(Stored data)
════════════════
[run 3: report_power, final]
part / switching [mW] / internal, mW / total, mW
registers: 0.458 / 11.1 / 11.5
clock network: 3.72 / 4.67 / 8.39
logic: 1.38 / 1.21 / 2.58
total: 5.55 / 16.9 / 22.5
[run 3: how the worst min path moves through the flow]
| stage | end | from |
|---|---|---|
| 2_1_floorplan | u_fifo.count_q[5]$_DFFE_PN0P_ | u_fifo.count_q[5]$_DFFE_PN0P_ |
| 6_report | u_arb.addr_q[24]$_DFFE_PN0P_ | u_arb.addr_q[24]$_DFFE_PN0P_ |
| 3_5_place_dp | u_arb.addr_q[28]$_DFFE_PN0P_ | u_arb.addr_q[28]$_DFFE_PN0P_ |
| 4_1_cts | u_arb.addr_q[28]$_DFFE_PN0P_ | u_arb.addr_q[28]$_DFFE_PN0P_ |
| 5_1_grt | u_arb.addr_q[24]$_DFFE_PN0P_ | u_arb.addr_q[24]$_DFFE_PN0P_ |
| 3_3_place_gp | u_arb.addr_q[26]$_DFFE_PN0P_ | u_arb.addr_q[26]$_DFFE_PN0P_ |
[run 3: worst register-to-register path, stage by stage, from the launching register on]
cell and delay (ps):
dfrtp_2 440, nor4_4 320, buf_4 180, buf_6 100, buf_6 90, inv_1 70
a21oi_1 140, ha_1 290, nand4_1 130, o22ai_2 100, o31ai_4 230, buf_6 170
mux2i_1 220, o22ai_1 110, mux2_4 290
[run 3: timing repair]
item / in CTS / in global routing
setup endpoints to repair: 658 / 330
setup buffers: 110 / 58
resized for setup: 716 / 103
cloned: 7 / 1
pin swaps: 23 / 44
Background: an optimization exercise with open tools, aiming at small area and a short achievable clock period. Do not read the settings as production practice. In this exercise RTL edits were held to simulation tests only and were not proved equivalent to the original. Power figures rest on the tool's default switching activity, not on a simulated workload.

### run.sh
#!/bin/bash
# synth_recipe.tcl (not shown) runs the flow's synth.tcl, then flattens the netlist and writes it again
# the make line also repeats each setting of config.mk as NAME=value (left out here)
make -C /OpenROAD-flow-scripts/flow DESIGN_CONFIG=/design/flow/config.mk WORK_HOME=/design/flow/orfs CLKGATE_MAP_FILE= SYNTH_SCRIPT=/design/flow/synth_recipe.tcl finish
### constraint.sdc
create_clock -name core_clock -period 11.0 [get_ports {clk}]
set_input_delay 2.2000 -clock core_clock [delete_from_list [all_inputs] [get_ports {clk}]]
set_output_delay 2.2000 -clock core_clock [all_outputs]
set_load 0.01 [all_outputs]
### config.mk
export PLATFORM = sky130hd
export DESIGN_NAME = fused_mult_top
export DESIGN_NICKNAME = fused_mult_top
export VERILOG_FILES = /design/flow/design.v
export SDC_FILE = /design/flow/constraint.sdc
export NUM_CORES = 4
export LEC_CHECK = 0
export CAP_MARGIN = 20
export CORE_MARGIN = 2
export CORE_UTILIZATION = 40
export PLACE_DENSITY = 0.6
export SLEW_MARGIN = 20
### design.v
`default_nettype none
package fused_mult_pkg;
	typedef logic [54-1:0] operand_t;
	typedef logic [9-1:0] slice_t;
	typedef logic [18-1:0] slice_prod_t;
	typedef logic [45-1:0] result_t;
	typedef logic [1:0] mode_t;
endpackage
`default_nettype wire
`default_nettype none
module operand_distributor (
	input  fused_mult_pkg::operand_t a,
	input  fused_mult_pkg::operand_t b,
	input  logic                     a_sign,
	input  logic                     b_sign,
	input  fused_mult_pkg::mode_t    mode,
	output fused_mult_pkg::slice_t   [6-1:0] a_slice,
	output fused_mult_pkg::slice_t   [6-1:0] b_slice,
	output logic   [6-1:0] a_slice_sign,
	output logic   [6-1:0] b_slice_sign
);
	localparam int A_PARTS = 3;
	localparam int B_PARTS = 2;
	logic wide_mode;
	assign wide_mode = (mode == 2'd0);
	always_comb begin
		for (int k = 0; k < 6; k++) begin
			if (wide_mode) begin
				a_slice[k] = a[9*(k % A_PARTS) +: 9];
				b_slice[k] = b[9*(k / A_PARTS) +: 9];
				a_slice_sign[k] = a_sign && ((k % A_PARTS) == (A_PARTS - 1));
				b_slice_sign[k] = b_sign && ((k / A_PARTS) == (B_PARTS - 1));
			end else begin
				a_slice[k] = a[9*k +: 9];
				b_slice[k] = b[9*k +: 9];
				a_slice_sign[k] = a_sign;
				b_slice_sign[k] = b_sign;
			end
		end
	end
endmodule
`default_nettype wire
`default_nettype none
module slice_mult (
	input  logic                        clk,
	input  logic                        reset,
	input  fused_mult_pkg::slice_t      a_slice,
	input  fused_mult_pkg::slice_t      b_slice,
	input  logic                        a_sign,
	input  logic                        b_sign,
	input  fused_mult_pkg::mode_t       mode,
	output fused_mult_pkg::slice_prod_t product
);
	localparam int LANE4_W = 4;
	localparam int LANES4  = 2;
	localparam int LANE2_W = 2;
	localparam int LANES2  = 4;
	logic signed [9:0]     a_full;
	logic signed [9:0]     b_full;
	logic signed [2*9+1:0] prod_full;
	logic signed [LANE4_W:0]     a_lane4    [LANES4];
	logic signed [LANE4_W:0]     b_lane4    [LANES4];
	logic signed [2*LANE4_W+1:0] prod_lane4 [LANES4];
	logic signed [LANE2_W:0]     a_lane2    [LANES2];
	logic signed [LANE2_W:0]     b_lane2    [LANES2];
	logic signed [2*LANE2_W+1:0] prod_lane2 [LANES2];
	logic signed [18-1:0] sum4;
	logic signed [18-1:0] sum2;
	fused_mult_pkg::slice_prod_t        product_next;
	assign a_full    = {a_sign & a_slice[9-1], a_slice};
	assign b_full    = {b_sign & b_slice[9-1], b_slice};
	assign prod_full = a_full * b_full;
	always_comb begin
		sum4 = '0;
		for (int l = 0; l < LANES4; l++) begin
			a_lane4[l] = {a_sign & a_slice[LANE4_W*l+LANE4_W-1], a_slice[LANE4_W*l +: LANE4_W]};
			b_lane4[l] = {b_sign & b_slice[LANE4_W*l+LANE4_W-1], b_slice[LANE4_W*l +: LANE4_W]};
			prod_lane4[l] = a_lane4[l] * b_lane4[l];
			sum4 = sum4 + prod_lane4[l];
		end
	end
	always_comb begin
		sum2 = '0;
		for (int l = 0; l < LANES2; l++) begin
			a_lane2[l] = {a_sign & a_slice[LANE2_W*l+LANE2_W-1], a_slice[LANE2_W*l +: LANE2_W]};
			b_lane2[l] = {b_sign & b_slice[LANE2_W*l+LANE2_W-1], b_slice[LANE2_W*l +: LANE2_W]};
			prod_lane2[l] = a_lane2[l] * b_lane2[l];
			sum2 = sum2 + prod_lane2[l];
		end
	end
	always_comb begin
		case (mode)
			2'd2: product_next = sum4;
			2'd3: product_next = sum2;
			default:       product_next = prod_full[18-1:0];
		endcase
	end
	always_ff @(posedge clk) begin
		if (reset) begin
			product <= '0;
		end else begin
			product <= product_next;
		end
	end
endmodule
`default_nettype wire
`default_nettype none
module product_reducer (
	input  logic                        clk,
	input  logic                        reset,
	input  fused_mult_pkg::slice_prod_t [6-1:0] product,
	input  fused_mult_pkg::mode_t       mode,
	input  logic                        a_sign,
	input  logic                        b_sign,
	output fused_mult_pkg::result_t     result
);
	localparam int A_PARTS = 3;
	localparam int B_PARTS = 2;
	localparam int EXT_W   = 45 - 18;
	fused_mult_pkg::mode_t   mode_q;
	logic                    a_sign_q;
	logic                    b_sign_q;
	logic                    wide_mode_q;
	logic                    slice_signed [6];
	fused_mult_pkg::result_t term_ext     [6];
	fused_mult_pkg::result_t term         [6];
	fused_mult_pkg::result_t sum;
	always_ff @(posedge clk) begin
		if (reset) begin
			mode_q   <= 2'd0;
			a_sign_q <= 1'b0;
			b_sign_q <= 1'b0;
		end else begin
			mode_q   <= mode;
			a_sign_q <= a_sign;
			b_sign_q <= b_sign;
		end
	end
	assign wide_mode_q = (mode_q == 2'd0);
	always_comb begin
		for (int k = 0; k < 6; k++) begin
			if (wide_mode_q) begin
				slice_signed[k] = (a_sign_q && ((k % A_PARTS) == (A_PARTS - 1)))
					|| (b_sign_q && ((k / A_PARTS) == (B_PARTS - 1)));
			end else begin
				slice_signed[k] = a_sign_q || b_sign_q;
			end
		end
	end
	always_comb begin
		for (int k = 0; k < 6; k++) begin
			term_ext[k] = {{EXT_W{slice_signed[k] & product[k][18-1]}},
				product[k]};
			if (wide_mode_q) begin
				term[k] = term_ext[k] << (9 * ((k % A_PARTS) + (k / A_PARTS)));
			end else begin
				term[k] = term_ext[k];
			end
		end
	end
	always_comb begin
		sum = '0;
		for (int k = 0; k < 6; k++) begin
			sum = sum + term[k];
		end
	end
	always_ff @(posedge clk) begin
		if (reset) begin
			result <= '0;
		end else begin
			result <= sum;
		end
	end
endmodule
`default_nettype wire
`default_nettype none
module fused_mult_top (
	input  logic                     clk,
	input  logic                     reset,
	input  fused_mult_pkg::operand_t a,
	input  fused_mult_pkg::operand_t b,
	input  logic                     a_sign,
	input  logic                     b_sign,
	input  fused_mult_pkg::mode_t    mode,
	output fused_mult_pkg::result_t  result
);
	fused_mult_pkg::slice_t      [6-1:0] a_slice;
	fused_mult_pkg::slice_t      [6-1:0] b_slice;
	logic        [6-1:0] a_slice_sign;
	logic        [6-1:0] b_slice_sign;
	fused_mult_pkg::slice_prod_t [6-1:0] product;
	operand_distributor u_operand_distributor (
		.a            (a),
		.b            (b),
		.a_sign       (a_sign),
		.b_sign       (b_sign),
		.mode         (mode),
		.a_slice      (a_slice),
		.b_slice      (b_slice),
		.a_slice_sign (a_slice_sign),
		.b_slice_sign (b_slice_sign)
	);
	for (genvar k = 0; k < 6; k++) begin : g_slice
		slice_mult u_slice_mult (
			.clk     (clk),
			.reset   (reset),
			.a_slice (a_slice[k]),
			.b_slice (b_slice[k]),
			.a_sign  (a_slice_sign[k]),
			.b_sign  (b_slice_sign[k]),
			.mode    (mode),
			.product (product[k])
		);
	end
	product_reducer u_product_reducer (
		.clk     (clk),
		.reset   (reset),
		.product (product),
		.mode    (mode),
		.a_sign  (a_sign),
		.b_sign  (b_sign),
		.result  (result)
	);
endmodule
`default_nettype wire
What follows belongs to an exercise in optimizing a design on an open flow for small area, a short achievable clock period and few clock cycles per item; a production flow would make more cautious choices.
No functional check of the RTL was part of any run shown here.
Power figures rest on the tool's default switching activity, not on a simulated workload.

**design/flow/run.sh**
```bash
#!/bin/bash
# synth_recipe.tcl (not shown) runs the flow's synth.tcl, then flattens the netlist and writes it again
# the make line also repeats each setting of config.mk as NAME=value (left out here)
make -C /OpenROAD-flow-scripts/flow DESIGN_CONFIG=/design/flow/config.mk WORK_HOME=/design/flow/orfs CLKGATE_MAP_FILE= SYNTH_SCRIPT=/design/flow/synth_recipe.tcl finish
```
**design/flow/config.mk**
```make
export PLATFORM = sky130hd
export DESIGN_NAME = proportional_glyph_tile_packer_core
export DESIGN_NICKNAME = proportional_glyph_tile_packer_core
export VERILOG_FILES = /design/flow/design.v
export SDC_FILE = /design/flow/constraint.sdc
export NUM_CORES = 4
export LEC_CHECK = 0
export CAP_MARGIN = 20
export CORE_MARGIN = 2
export CORE_UTILIZATION = 40
export SLEW_MARGIN = 20
```
**design/flow/constraint.sdc**
```tcl
create_clock -name core_clock -period 5.0 [get_ports {clk}]
set_input_delay 1.0000 -clock core_clock [delete_from_list [all_inputs] [get_ports {clk}]]
set_output_delay 1.0000 -clock core_clock [all_outputs]
set_load 0.01 [all_outputs]
```
**design/flow/design.v**
```verilog
`default_nettype none
package pgtp_pkg;
  localparam int unsigned PIX_W  = 4;
  localparam int unsigned ROW_W  = 32;
  localparam int unsigned COLS   = 8;
  localparam int unsigned SLOT_OUT_W = 5;
  localparam logic CMD_GLYPH = 1'b0;
  localparam logic CMD_PAD   = 1'b1;
  localparam logic [2:0] LAST_ROW = 3'd7;
  typedef struct packed {
    logic        command;
    logic [3:0]  glyph_width;
    logic [2:0]  row_number;
    logic [31:0] upper_glyph_row;
    logic [31:0] lower_glyph_row;
  } glyph_item_t;
  typedef struct packed {
    logic       wr_en;
    logic       fill_en;
    logic [2:0] fill_next;
    logic       slot_inc;
    logic       slot_clr;
    logic       emit;
    logic       done;
  } store_ctl_t;
endpackage
`default_nettype wire
`default_nettype none
import pgtp_pkg::*;
module pgtp_merge (
  input  logic [2:0]  fill,
  input  logic [31:0] row_upper,
  input  logic [31:0] row_lower,
  input  logic [31:0] buf_upper,
  input  logic [31:0] buf_lower,
  input  logic [7:0]  keep_wb,     
  input  logic [7:0]  take_wb,     
  input  logic [7:0]  keep_out,    
  input  logic [7:0]  take_out,    
  output logic [31:0] wb_upper,
  output logic [31:0] wb_lower,
  output logic [31:0] res_upper,
  output logic [31:0] res_lower
);
  logic [31:0] rot_u, rot_l;
  assign rot_u = ({row_upper, row_upper} << {fill, 2'b00}) >> 32;
  assign rot_l = ({row_lower, row_lower} << {fill, 2'b00}) >> 32;
  always_comb begin
    for (int c = 0; c < COLS; c++) begin
      wb_upper [PIX_W*c +: PIX_W] = (buf_upper[PIX_W*c +: PIX_W] & {PIX_W{keep_wb[c]}})
                                  | (rot_u[PIX_W*c +: PIX_W]     & {PIX_W{take_wb[c]}});
      wb_lower [PIX_W*c +: PIX_W] = (buf_lower[PIX_W*c +: PIX_W] & {PIX_W{keep_wb[c]}})
                                  | (rot_l[PIX_W*c +: PIX_W]     & {PIX_W{take_wb[c]}});
      res_upper[PIX_W*c +: PIX_W] = (buf_upper[PIX_W*c +: PIX_W] & {PIX_W{keep_out[c]}})
                                  | (rot_u[PIX_W*c +: PIX_W]     & {PIX_W{take_out[c]}});
      res_lower[PIX_W*c +: PIX_W] = (buf_lower[PIX_W*c +: PIX_W] & {PIX_W{keep_out[c]}})
                                  | (rot_l[PIX_W*c +: PIX_W]     & {PIX_W{take_out[c]}});
    end
  end
endmodule
`default_nettype wire
`default_nettype none
import pgtp_pkg::*;
module pgtp_row_store (
  input  logic        clk,
  input  logic [31:0] wb_upper,
  input  logic [31:0] wb_lower,
  output logic [31:0] head_upper,
  output logic [31:0] head_lower
);
  logic [31:0] ring_u [COLS];
  logic [31:0] ring_l [COLS];
  always_ff @(posedge clk) begin
    for (int k = 0; k < COLS - 1; k++) begin
      ring_u[k] <= ring_u[k+1];
      ring_l[k] <= ring_l[k+1];
    end
    ring_u[COLS-1] <= wb_upper;
    ring_l[COLS-1] <= wb_lower;
  end
  assign head_upper = ring_u[0];
  assign head_lower = ring_l[0];
endmodule
`default_nettype wire
`default_nettype none
import pgtp_pkg::*;
module proportional_glyph_tile_packer_core #(
  parameter int unsigned MAX_TILES = 32
) (
  input  logic        clk,
  input  logic        rst,
  input  logic        glyph_valid,
  output logic        glyph_ready,
  input  logic        glyph_command,
  input  logic [3:0]  glyph_glyph_width,
  input  logic [2:0]  glyph_row_number,
  input  logic [31:0] glyph_upper_glyph_row,
  input  logic [31:0] glyph_lower_glyph_row,
  output logic        tile_valid,
  input  logic        tile_ready,
  output logic [4:0]  tile_tile_slot,
  output logic [2:0]  tile_out_row_number,
  output logic [31:0] tile_upper_tile_row,
  output logic [31:0] tile_lower_tile_row,
  output logic        tile_string_done
);
  localparam int unsigned SLOT_W = (MAX_TILES > 1) ? $clog2(MAX_TILES) : 1;
  localparam logic [SLOT_W-1:0] SLOT_LAST = SLOT_W'(MAX_TILES - 1);
  logic        in_valid;
  logic        in_cmd;
  logic [3:0]  in_w;
  logic [2:0]  in_row;
  logic [31:0] in_u, in_l;
  logic [2:0]        phase;      
  logic [2:0]        fill;
  logic [SLOT_W-1:0] slot;
  logic        out_valid;
  logic [4:0]  out_slot;
  logic [2:0]  out_row;
  logic [31:0] out_upper, out_lower;
  logic        out_done;
  logic [31:0] head_u, head_l, wb_u, wb_l, res_u, res_l;
  logic [3:0] w_eff;
  logic [3:0] total;
  logic       last;
  logic       at_head;
  logic       emit, wr, step, commit;
  logic [7:0] keep_out, take_out, keep_wb, take_wb, take_carry;
  logic       fill_en;
  logic [2:0] fill_next;
  assign w_eff   = (in_w > 4'd8) ? 4'd8 : in_w;
  assign total   = {1'b0, fill} + w_eff;
  assign last    = (in_row == LAST_ROW);
  assign at_head = in_valid && (in_row == phase);
  always_comb begin
    for (int c = 0; c < COLS; c++) begin
      take_out[c]   = (4'(c) >= {1'b0, fill}) && (in_cmd == CMD_PAD || 4'(c) < total);
      take_carry[c] = (4'(c + 8) < total);
    end
  end
  assign keep_out = {COLS{fill != 3'd0}};
  assign emit     = (in_cmd == CMD_PAD) ? (fill != 3'd0) : total[3];
  assign wr       = (in_cmd == CMD_PAD) ? (fill != 3'd0) : 1'b1;
  assign step        = at_head && (!emit || !out_valid || tile_ready);
  assign commit      = step && wr;
  assign glyph_ready = !in_valid || step;
  always_comb begin
    if (!commit) begin
      keep_wb = '1;
      take_wb = '0;
    end else if (in_cmd == CMD_GLYPH && total[3]) begin
      keep_wb = '0;
      take_wb = take_carry;
    end else begin
      keep_wb = keep_out;
      take_wb = take_out;
    end
  end
  always_comb begin
    fill_en   = step && last;
    fill_next = (in_cmd == CMD_PAD) ? 3'd0 : total[2:0];
  end
  pgtp_merge u_merge (
    .fill      (fill),
    .row_upper (in_u),
    .row_lower (in_l),
    .buf_upper (head_u),
    .buf_lower (head_l),
    .keep_wb   (keep_wb),
    .take_wb   (take_wb),
    .keep_out  (keep_out),
    .take_out  (take_out),
    .wb_upper  (wb_u),
    .wb_lower  (wb_l),
    .res_upper (res_u),
    .res_lower (res_l)
  );
  pgtp_row_store u_store (
    .clk        (clk),
    .wb_upper   (wb_u),
    .wb_lower   (wb_l),
    .head_upper (head_u),
    .head_lower (head_l)
  );
  always_ff @(posedge clk) begin
    if (rst) begin
      in_valid <= 1'b0;
    end else if (glyph_ready) begin
      in_valid <= glyph_valid;
    end
  end
  always_ff @(posedge clk) begin
    if (glyph_ready && glyph_valid) begin
      in_cmd <= glyph_command;
      in_w   <= glyph_glyph_width;
      in_row <= glyph_row_number;
      in_u   <= glyph_upper_glyph_row;
      in_l   <= glyph_lower_glyph_row;
    end
  end
  always_ff @(posedge clk) begin
    if (rst) begin
      phase <= 3'd0;
      fill  <= 3'd0;
      slot  <= '0;
    end else begin
      phase <= phase + 3'd1;
      if (fill_en) begin
        fill <= fill_next;
        if (in_cmd == CMD_PAD) begin
          slot <= '0;
        end else if (total[3]) begin
          slot <= (slot == SLOT_LAST) ? '0 : slot + 1'b1;
        end
      end
    end
  end
  always_ff @(posedge clk) begin
    if (rst) begin
      out_valid <= 1'b0;
    end else if (step && emit) begin
      out_valid <= 1'b1;
    end else if (tile_ready) begin
      out_valid <= 1'b0;
    end
  end
  always_ff @(posedge clk) begin
    if (step && emit) begin
      out_slot  <= 5'(slot);
      out_row   <= in_row;
      out_upper <= res_u;
      out_lower <= res_l;
      out_done  <= (in_cmd == CMD_PAD) && last;
    end
  end
  assign tile_valid          = out_valid;
  assign tile_tile_slot      = out_slot;
  assign tile_out_row_number = out_row;
  assign tile_upper_tile_row = out_upper;
  assign tile_lower_tile_row = out_lower;
  assign tile_string_done    = out_done;
endmodule
`default_nettype wire
```
==> out/qor.txt, run 1 <==
Status = complete, no violations
Post-CTS Repair Setup Buffers = 0
LEAKAGE = 0.00869 uW
Type of the worst min-delay path = register to register
Post-Syn Area = 19300 sq um
Top-area cell type share of the netlist area = 0.546
Yosys warnings = 5
Global placement routability congestion = 0.818
Gates resized, CTS repair = 0
Num CTS Buffers = 61
Post-route clock period utilization = 0.870
Tmin final = 4350 ps
Leading area contributor after synthesis = dfxtp_1
Slew at the pin with the worst max-slew slack = 1140 ps
Site Rows = 80
Vias = 9962
Largest net degree at the start of global routing = 73
Post-synth ARST share = 0
DRC = 0
DR iter-0 viols = 730
Syn_nets = 1245
CP Max Fanout = 10
Via/cell ratio = 4.96
# setup viols final = 0
Initial antenna violation count = 0
Final #Nets = 1423
Vias in the first global route = 10100
DIE AREA = 49900 sq um
Number of port buffers = 150
Hold buffers post-CTS = 0
Final Max Tran Viols = 0
Worst slew margin = 0.237
Ant. Diodes = 0
Pwr dens = 466 nW/um^2
Setup tns final = 0 ps
Area grow syn2layout = 22.4%
Netlist cell types = 53
RSZ-0062 raised after global routing = no
Seq cells post-synth = 670
Synth area leaders = dfxtp_1, edfxtp_1, mux4_2
TritonCTS clock tree = yes
WL met3 = 1920 um
Final hold vios = 0
Syn_area_per_cell = 16.6 sq um
DRT met1 WL = 19300 um
Uppermost layer routed = met4
First-pass GRT wire length = 62500 um
DRT antenna net count = 0
Final Power = 11000 uW
Req. time, crit path = 4000 ps
Top FF cell, synth = dfxtp_1
Initial Util = 0.404
Crit-path max cell delay = 610 ps
Crit path DAT = 3350 ps
Die Span Y = 223 um
Global route overflow = 0
MaxCap Viol Count = 0
Max Freq = 230 MHz
Root Driver = clkbuf_16
Core area = 47600 sq um
Post-Route WL = 41400 um
DRT Pass-1 Iters = 5
CP Capture Type = output port
H-tree depth = 2
Post-DP HPWL = 26800 um
Share of layout cells above drive strength 1 = 0.154
Clock latency on the worst-skew pair = 610 ps
Deepest clock path buffer count = 3
Critical path cell sequence = nand2b_1 -> inv_1 -> ha_1 -> a211o_1 -> a211oi_1 -> nor3_1 -> o21ai_0 -> clkdlybuf4s50_1
Number of synthesized flops with an enable pin = 145
Reg clk slew, reported paths = 70 ps
Post-synthesis sequential area ratio = 0.772
Clk_skew = 21.7 ps
CP max stage cell = clkdlybuf4s50_1
Startpoint Class = register
Cells after Synth = 1162
Total clock sinks = 670
Total GRT Usage = 0.167
Ports = 151
Met2 WL post-DR = 19100 um
Die Wd = 223 um
VDD IR-drop max = 291 uV
Routed wire per std cell = 20.6 um
Crit path kind = register to output port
════════════════
AIM OF THE TASK ->
Please return the lines above exactly, from the first one down to the line with "export DESIGN_NICKNAME = fused_mult_top", and stop after that line.

EXPECTED OUTPUT ->
[run 3: report_power, final]
part / switching [mW] / internal, mW / total, mW
registers: 0.458 / 11.1 / 11.5
clock network: 3.72 / 4.67 / 8.39
logic: 1.38 / 1.21 / 2.58
total: 5.55 / 16.9 / 22.5
[run 3: how the worst min path moves through the flow]
| stage | end | from |
|---|---|---|
| 2_1_floorplan | u_fifo.count_q[5]$_DFFE_PN0P_ | u_fifo.count_q[5]$_DFFE_PN0P_ |
| 6_report | u_arb.addr_q[24]$_DFFE_PN0P_ | u_arb.addr_q[24]$_DFFE_PN0P_ |
| 3_5_place_dp | u_arb.addr_q[28]$_DFFE_PN0P_ | u_arb.addr_q[28]$_DFFE_PN0P_ |
| 4_1_cts | u_arb.addr_q[28]$_DFFE_PN0P_ | u_arb.addr_q[28]$_DFFE_PN0P_ |
| 5_1_grt | u_arb.addr_q[24]$_DFFE_PN0P_ | u_arb.addr_q[24]$_DFFE_PN0P_ |
| 3_3_place_gp | u_arb.addr_q[26]$_DFFE_PN0P_ | u_arb.addr_q[26]$_DFFE_PN0P_ |
[run 3: worst register-to-register path, stage by stage, from the launching register on]
cell and delay (ps):
dfrtp_2 440, nor4_4 320, buf_4 180, buf_6 100, buf_6 90, inv_1 70
a21oi_1 140, ha_1 290, nand4_1 130, o22ai_2 100, o31ai_4 230, buf_6 170
mux2i_1 220, o22ai_1 110, mux2_4 290
[run 3: timing repair]
item / in CTS / in global routing
setup endpoints to repair: 658 / 330
setup buffers: 110 / 58
resized for setup: 716 / 103
cloned: 7 / 1
pin swaps: 23 / 44
Background: an optimization exercise with open tools, aiming at small area and a short achievable clock period. Do not read the settings as production practice. In this exercise RTL edits were held to simulation tests only and were not proved equivalent to the original. Power figures rest on the tool's default switching activity, not on a simulated workload.

### run.sh
#!/bin/bash
# synth_recipe.tcl (not shown) runs the flow's synth.tcl, then flattens the netlist and writes it again
# the make line also repeats each setting of config.mk as NAME=value (left out here)
make -C /OpenROAD-flow-scripts/flow DESIGN_CONFIG=/design/flow/config.mk WORK_HOME=/design/flow/orfs CLKGATE_MAP_FILE= SYNTH_SCRIPT=/design/flow/synth_recipe.tcl finish
### constraint.sdc
create_clock -name core_clock -period 11.0 [get_ports {clk}]
set_input_delay 2.2000 -clock core_clock [delete_from_list [all_inputs] [get_ports {clk}]]
set_output_delay 2.2000 -clock core_clock [all_outputs]
set_load 0.01 [all_outputs]
### config.mk
export PLATFORM = sky130hd
export DESIGN_NAME = fused_mult_top
export DESIGN_NICKNAME = fused_mult_top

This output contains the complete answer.